● DATA TO EXAMINE
**src/hdl/mssb_pkg.sv**
```systemverilog
// Function
// - Low mode 0 holds output at lower limit.
// - Low mode 1 decelerates to stop instead.
// - Stop decel starts braking at brake frequency.
// - Zero brake time disables stop braking.
// - Brake start frequency limited 0.0 to 60.0.
// - Brake level in 1 percent, max 80.
// - Stop braking lasts brake time, up to 30.
// - Response 0 ramps current slowly, 1 quickly.
// - Forced brake input brakes, ignoring brake time.
// - Forced brake also works while stopped.
// - Run first applies startup braking for its time.
// - Start at starting frequency, never below 0.1; the code applies this floor only with CTRL_VF set.
// - Hold starting frequency for hold time.
// - Output stops at stop frequency, minimum 0.1; the code applies this floor only with CTRL_VF set.
// - Start below stop waits for reference above stop.
// - Upper clamps output, lower clamps reference.
package mssb_pkg;
  localparam int FREQ_W = 11;
  localparam int TIME_W = 12;
  localparam int LVL_W = 7;
  // Byte addresses of the registers.
  localparam logic [5:0] ADDR_CTRL = 6'h00;
  localparam logic [5:0] ADDR_UPPER = 6'h04;
  localparam logic [5:0] ADDR_LOWER = 6'h08;
  localparam logic [5:0] ADDR_MAXF = 6'h0C;
  localparam logic [5:0] ADDR_REF = 6'h10;
  localparam logic [5:0] ADDR_BSF = 6'h14;
  localparam logic [5:0] ADDR_BLVL = 6'h18;
  localparam logic [5:0] ADDR_BDUR = 6'h1C;
  localparam logic [5:0] ADDR_SBDUR = 6'h20;
  localparam logic [5:0] ADDR_START = 6'h24;
  localparam logic [5:0] ADDR_HOLD = 6'h28;
  localparam logic [5:0] ADDR_STOP = 6'h2C;
  localparam logic [5:0] ADDR_STEP = 6'h30;
  localparam logic [5:0] ADDR_STATUS = 6'h34;
  // Control register bit positions.
  localparam int CTRL_RUN = 0;
  localparam int CTRL_LOWMODE = 1;
  localparam int CTRL_RESP = 2;
  localparam int CTRL_VF = 3;
  // Status register field positions.
  localparam int STAT_FREQ_LSB = 0;
  localparam int STAT_LVL_LSB = 16;
  localparam int STAT_STATE_LSB = 24;
  // Setting limits in 0.1 Hz, 1 percent and 0.01 s units.
  localparam logic [11:0] FREQ_MAX_60 = 12'h258;
  localparam logic [11:0] FREQ_MAX_120 = 12'h4B0;
  localparam logic [11:0] LVL_MAX = 12'h050;
  localparam logic [11:0] TIME_MAX_30 = 12'hBB8;
  localparam logic [11:0] TIME_MAX_10 = 12'h3E8;
  localparam logic [FREQ_W-1:0] FREQ_FLOOR = 11'h001;
  // Values after reset.
  localparam logic [3:0] RST_CTRL = 4'h8;
  localparam logic [FREQ_W-1:0] RST_UPPER = 11'h258;
  localparam logic [FREQ_W-1:0] RST_LOWER = 11'h000;
  localparam logic [FREQ_W-1:0] RST_MAXF = 11'h258;
  localparam logic [FREQ_W-1:0] RST_REF = 11'h000;
  localparam logic [FREQ_W-1:0] RST_BSF = 11'h000;
  localparam logic [LVL_W-1:0] RST_BLVL = 7'h00;
  localparam logic [TIME_W-1:0] RST_BDUR = 12'h000;
  localparam logic [TIME_W-1:0] RST_SBDUR = 12'h000;
  localparam logic [FREQ_W-1:0] RST_START = 11'h005;
  localparam logic [TIME_W-1:0] RST_HOLD = 12'h000;
  localparam logic [FREQ_W-1:0] RST_STOP = 11'h002;
  localparam logic [FREQ_W-1:0] RST_STEP = 11'h001;
  // Timer tick of 10 ms at the 50 MHz clock.
  localparam int CLK_HZ = 50000000;
  localparam int TICK_MS = 10;
  localparam int TICK_CYC = CLK_HZ / 1000 * TICK_MS;
  typedef enum logic [5:0] {
    ST_IDLE = 6'h01,
    ST_SBRAKE = 6'h02,
    ST_HOLD = 6'h04,
    ST_RUN = 6'h08,
    ST_DECEL = 6'h10,
    ST_BRAKE = 6'h20
  } mssb_state_t;
endpackage : mssb_pkg

```
**src/hdl/mssb_seq.sv**
```systemverilog
`timescale 1ns/10ps
module mssb_seq #(
  parameter int TICK_CYC = mssb_pkg::TICK_CYC
) (
  // Clock and reset.
  input wire logic clk,
  input wire logic rst_b,
  // Avalon-MM slave.
  input wire logic [5:0] avs_address,
  input wire logic avs_read,
  input wire logic avs_write,
  input wire logic [31:0] avs_writedata,
  input wire logic [3:0] avs_byteenable,
  output logic [31:0] avs_readdata,
  output logic avs_waitrequest,
  // External forced braking pin.
  input wire logic forced_brake_input,
  // Drive outputs.
  output logic [mssb_pkg::FREQ_W-1:0] out_freq,
  output logic output_on,
  output logic brake_on,
  output logic [mssb_pkg::LVL_W-1:0] brake_level
);
  localparam int FW = mssb_pkg::FREQ_W;
  localparam int TW = mssb_pkg::TIME_W;
  localparam int LW = mssb_pkg::LVL_W;

  logic [3:0] ctrl_q;
  logic [FW-1:0] upper_freq_limit_q, lower_freq_limit_q, maximum_freq_q, ref_freq_q;
  logic [FW-1:0] brake_start_freq_q, start_freq_q, stop_freq_q, ramp_step_q;
  logic [LW-1:0] brake_current_level_q;
  logic [TW-1:0] brake_duration_q, startup_brake_duration_q, start_freq_hold_time_q;
  logic ack_q;
  logic [31:0] readdata_q, rd_word, wr_word, be_mask;
  logic [19:0] tick_cnt_q;
  logic tick;
  logic sync1_q, sync2_q, sync3_q, forced_q;
  mssb_pkg::mssb_state_t state_q;
  logic [TW-1:0] timer_q;
  logic [FW-1:0] out_freq_q;
  logic [LW-1:0] brake_level_q;
  logic [FW-1:0] eff_start, eff_stop, ref_lim, tgt;
  logic low_stop, run_ok, brk_cond, cut_cond, brake_w;

  function automatic logic [11:0] clamp_to(input logic [31:0] v, input logic [11:0] hi);
    clamp_to = (v > {20'h00000, hi}) ? hi : v[11:0];
  endfunction : clamp_to

  // Bus handshake: every access is answered one cycle after it is presented.
  assign avs_waitrequest = (avs_read | avs_write) & ~ack_q;
  assign avs_readdata = readdata_q;

  always_ff @(posedge clk or negedge rst_b) begin
    if (!rst_b) begin
      ack_q <= 1'b0;
    end else begin
      ack_q <= (avs_read | avs_write) & ~ack_q;
    end
  end

  always_comb begin
    rd_word = 32'h00000000;
    case (avs_address)
      mssb_pkg::ADDR_CTRL: rd_word = {28'h0000000, ctrl_q};
      mssb_pkg::ADDR_UPPER: rd_word = {21'h000000, upper_freq_limit_q};
      mssb_pkg::ADDR_LOWER: rd_word = {21'h000000, lower_freq_limit_q};
      mssb_pkg::ADDR_MAXF: rd_word = {21'h000000, maximum_freq_q};
      mssb_pkg::ADDR_REF: rd_word = {21'h000000, ref_freq_q};
      mssb_pkg::ADDR_BSF: rd_word = {21'h000000, brake_start_freq_q};
      mssb_pkg::ADDR_BLVL: rd_word = {25'h0000000, brake_current_level_q};
      mssb_pkg::ADDR_BDUR: rd_word = {20'h00000, brake_duration_q};
      mssb_pkg::ADDR_SBDUR: rd_word = {20'h00000, startup_brake_duration_q};
      mssb_pkg::ADDR_START: rd_word = {21'h000000, start_freq_q};
      mssb_pkg::ADDR_HOLD: rd_word = {20'h00000, start_freq_hold_time_q};
      mssb_pkg::ADDR_STOP: rd_word = {21'h000000, stop_freq_q};
      mssb_pkg::ADDR_STEP: rd_word = {21'h000000, ramp_step_q};
      mssb_pkg::ADDR_STATUS: begin
        rd_word[mssb_pkg::STAT_FREQ_LSB +: FW] = out_freq_q;
        rd_word[mssb_pkg::STAT_LVL_LSB +: LW] = brake_level_q;
        rd_word[mssb_pkg::STAT_STATE_LSB +: 6] = state_q;
      end
      default: rd_word = 32'h00000000;
    endcase
  end

  // Byte enables merge new data into the current register value.
  always_comb begin
    for (int i = 0; i < 4; i++) begin
      be_mask[i*8 +: 8] = {8{avs_byteenable[i]}};
    end
    wr_word = (rd_word & ~be_mask) | (avs_writedata & be_mask);
  end

  always_ff @(posedge clk or negedge rst_b) begin
    if (!rst_b) begin
      readdata_q <= 32'h00000000;
    end else if (avs_read && !ack_q) begin
      readdata_q <= rd_word;
    end
  end

  // Register writes take effect at the edge where waitrequest is low.
  always_ff @(posedge clk or negedge rst_b) begin
    if (!rst_b) begin
      ctrl_q <= mssb_pkg::RST_CTRL;
      upper_freq_limit_q <= mssb_pkg::RST_UPPER;
      lower_freq_limit_q <= mssb_pkg::RST_LOWER;
      maximum_freq_q <= mssb_pkg::RST_MAXF;
      ref_freq_q <= mssb_pkg::RST_REF;
      brake_start_freq_q <= mssb_pkg::RST_BSF;
      brake_current_level_q <= mssb_pkg::RST_BLVL;
      brake_duration_q <= mssb_pkg::RST_BDUR;
      startup_brake_duration_q <= mssb_pkg::RST_SBDUR;
      start_freq_q <= mssb_pkg::RST_START;
      start_freq_hold_time_q <= mssb_pkg::RST_HOLD;
      stop_freq_q <= mssb_pkg::RST_STOP;
      ramp_step_q <= mssb_pkg::RST_STEP;
    end else if (avs_write && ack_q) begin
      case (avs_address)
        mssb_pkg::ADDR_CTRL: ctrl_q <= wr_word[3:0];
        mssb_pkg::ADDR_UPPER: upper_freq_limit_q <=
          FW'(clamp_to(wr_word, mssb_pkg::FREQ_MAX_120));
        mssb_pkg::ADDR_LOWER: lower_freq_limit_q <=
          FW'(clamp_to(wr_word, mssb_pkg::FREQ_MAX_120));
        mssb_pkg::ADDR_MAXF: maximum_freq_q <= FW'(clamp_to(wr_word, mssb_pkg::FREQ_MAX_120));
        mssb_pkg::ADDR_REF: ref_freq_q <= FW'(clamp_to(wr_word, mssb_pkg::FREQ_MAX_120));
        mssb_pkg::ADDR_BSF: brake_start_freq_q <=
          FW'(clamp_to(wr_word, mssb_pkg::FREQ_MAX_60));
        mssb_pkg::ADDR_BLVL: brake_current_level_q <=
          LW'(clamp_to(wr_word, mssb_pkg::LVL_MAX));
        mssb_pkg::ADDR_BDUR: brake_duration_q <= clamp_to(wr_word, mssb_pkg::TIME_MAX_30);
        mssb_pkg::ADDR_SBDUR: startup_brake_duration_q <=
          clamp_to(wr_word, mssb_pkg::TIME_MAX_30);
        mssb_pkg::ADDR_START: start_freq_q <=
          FW'(clamp_to(wr_word, mssb_pkg::FREQ_MAX_60));
        mssb_pkg::ADDR_HOLD: start_freq_hold_time_q <=
          clamp_to(wr_word, mssb_pkg::TIME_MAX_10);
        mssb_pkg::ADDR_STOP: stop_freq_q <=
          FW'(clamp_to(wr_word, mssb_pkg::FREQ_MAX_60));
        mssb_pkg::ADDR_STEP: ramp_step_q <= wr_word[FW-1:0];
        default: ctrl_q <= ctrl_q;
      endcase
    end
  end

  // The 10 ms tick that paces timers and ramps.
  always_ff @(posedge clk or negedge rst_b) begin
    if (!rst_b) begin
      tick_cnt_q <= 20'h00000;
    end else if (tick) begin
      tick_cnt_q <= 20'h00000;
    end else begin
      tick_cnt_q <= tick_cnt_q + 20'h00001;
    end
  end
  assign tick = (tick_cnt_q == 20'(TICK_CYC - 1));

  // The pin passes three flip-flops; a change counts when the last two agree.
  always_ff @(posedge clk or negedge rst_b) begin
    if (!rst_b) begin
      sync1_q <= 1'b0;
      sync2_q <= 1'b0;
      sync3_q <= 1'b0;
      forced_q <= 1'b0;
    end else begin
      sync1_q <= forced_brake_input;
      sync2_q <= sync1_q;
      sync3_q <= sync2_q;
      if (sync2_q == sync3_q) begin
        forced_q <= sync3_q;
      end
    end
  end

  // Effective frequencies, limits and start or stop conditions.
  always_comb begin
    eff_start = start_freq_q;
    eff_stop = stop_freq_q;
    if (ctrl_q[mssb_pkg::CTRL_VF] && start_freq_q == '0) begin
      eff_start = mssb_pkg::FREQ_FLOOR;
    end
    if (ctrl_q[mssb_pkg::CTRL_VF] && stop_freq_q == '0) begin
      eff_stop = mssb_pkg::FREQ_FLOOR;
    end
    low_stop = ctrl_q[mssb_pkg::CTRL_LOWMODE] && (ref_freq_q < lower_freq_limit_q);
    ref_lim = (ref_freq_q < lower_freq_limit_q) ? lower_freq_limit_q : ref_freq_q;
    tgt = ref_lim;
    if (tgt > upper_freq_limit_q) begin
      tgt = upper_freq_limit_q;
    end
    if (tgt > maximum_freq_q) begin
      tgt = maximum_freq_q;
    end
    run_ok = ctrl_q[mssb_pkg::CTRL_RUN] && (ref_freq_q > eff_stop) && !low_stop;
    brk_cond = (brake_duration_q != '0) && (out_freq_q <= brake_start_freq_q);
    cut_cond = (out_freq_q <= eff_stop);
  end

  // Sequencer: startup brake, hold, run, decelerate, then brake or cutoff.
  always_ff @(posedge clk or negedge rst_b) begin
    if (!rst_b) begin
      state_q <= mssb_pkg::ST_IDLE;
      timer_q <= '0;
      out_freq_q <= '0;
    end else if (forced_q) begin
      state_q <= mssb_pkg::ST_BRAKE;
      timer_q <= '0;
      out_freq_q <= '0;
    end else begin
      if (tick && timer_q != '0) begin
        timer_q <= timer_q - 12'h001;
      end
      case (state_q)
        mssb_pkg::ST_IDLE: begin
          out_freq_q <= '0;
          if (run_ok && startup_brake_duration_q != '0) begin
            state_q <= mssb_pkg::ST_SBRAKE;
            timer_q <= startup_brake_duration_q;
          end else if (run_ok) begin
            state_q <= mssb_pkg::ST_HOLD;
            timer_q <= start_freq_hold_time_q;
            out_freq_q <= eff_start;
          end
        end
        mssb_pkg::ST_SBRAKE: begin
          if (timer_q == '0) begin
            state_q <= mssb_pkg::ST_HOLD;
            timer_q <= start_freq_hold_time_q;
            out_freq_q <= eff_start;
          end
        end
        mssb_pkg::ST_HOLD: begin
          if (!run_ok) begin
            state_q <= mssb_pkg::ST_DECEL;
          end else if (timer_q == '0) begin
            state_q <= mssb_pkg::ST_RUN;
          end
        end
        mssb_pkg::ST_RUN: begin
          if (!run_ok) begin
            state_q <= mssb_pkg::ST_DECEL;
          end else if (tick && out_freq_q < tgt) begin
            out_freq_q <= (tgt - out_freq_q > ramp_step_q) ? out_freq_q + ramp_step_q : tgt;
          end else if (tick && out_freq_q > tgt) begin
            out_freq_q <= (out_freq_q - tgt > ramp_step_q) ? out_freq_q - ramp_step_q : tgt;
          end
        end
        mssb_pkg::ST_DECEL: begin
          if (run_ok) begin
            state_q <= mssb_pkg::ST_RUN;
          end else if (brk_cond) begin
            state_q <= mssb_pkg::ST_BRAKE;
            timer_q <= brake_duration_q;
            out_freq_q <= '0;
          end else if (cut_cond) begin
            state_q <= mssb_pkg::ST_IDLE;
            out_freq_q <= '0;
          end else if (tick) begin
            out_freq_q <= (out_freq_q > ramp_step_q) ? out_freq_q - ramp_step_q : '0;
          end
        end
        mssb_pkg::ST_BRAKE: begin
          if (timer_q == '0) begin
            state_q <= mssb_pkg::ST_IDLE;
          end
        end
        default: begin
          state_q <= mssb_pkg::ST_IDLE;
          out_freq_q <= '0;
        end
      endcase
    end
  end

  assign brake_w = (state_q == mssb_pkg::ST_SBRAKE) || (state_q == mssb_pkg::ST_BRAKE);

  // Braking current: quick mode jumps, slow mode climbs one percent per tick.
  always_ff @(posedge clk or negedge rst_b) begin
    if (!rst_b) begin
      brake_level_q <= '0;
    end else if (!brake_w) begin
      brake_level_q <= '0;
    end else if (ctrl_q[mssb_pkg::CTRL_RESP]) begin
      brake_level_q <= brake_current_level_q;
    end else if (tick && brake_level_q < brake_current_level_q) begin
      brake_level_q <= brake_level_q + 7'h01;
    end else if (brake_level_q > brake_current_level_q) begin
      brake_level_q <= brake_current_level_q;
    end
  end

  assign out_freq = out_freq_q;
  assign output_on = (state_q == mssb_pkg::ST_HOLD) || (state_q == mssb_pkg::ST_RUN) ||
                     (state_q == mssb_pkg::ST_DECEL);
  assign brake_on = brake_w;
  assign brake_level = brake_level_q;
endmodule : mssb_seq

```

● PROBLEM TO SOLVE
Show the lines above that have the word "percent".

● WRITTEN SOLUTION
// - Brake level in 1 percent, max 80.
  // Setting limits in 0.1 Hz, 1 percent and 0.01 s units.
  // Braking current: quick mode jumps, slow mode climbs one percent per tick.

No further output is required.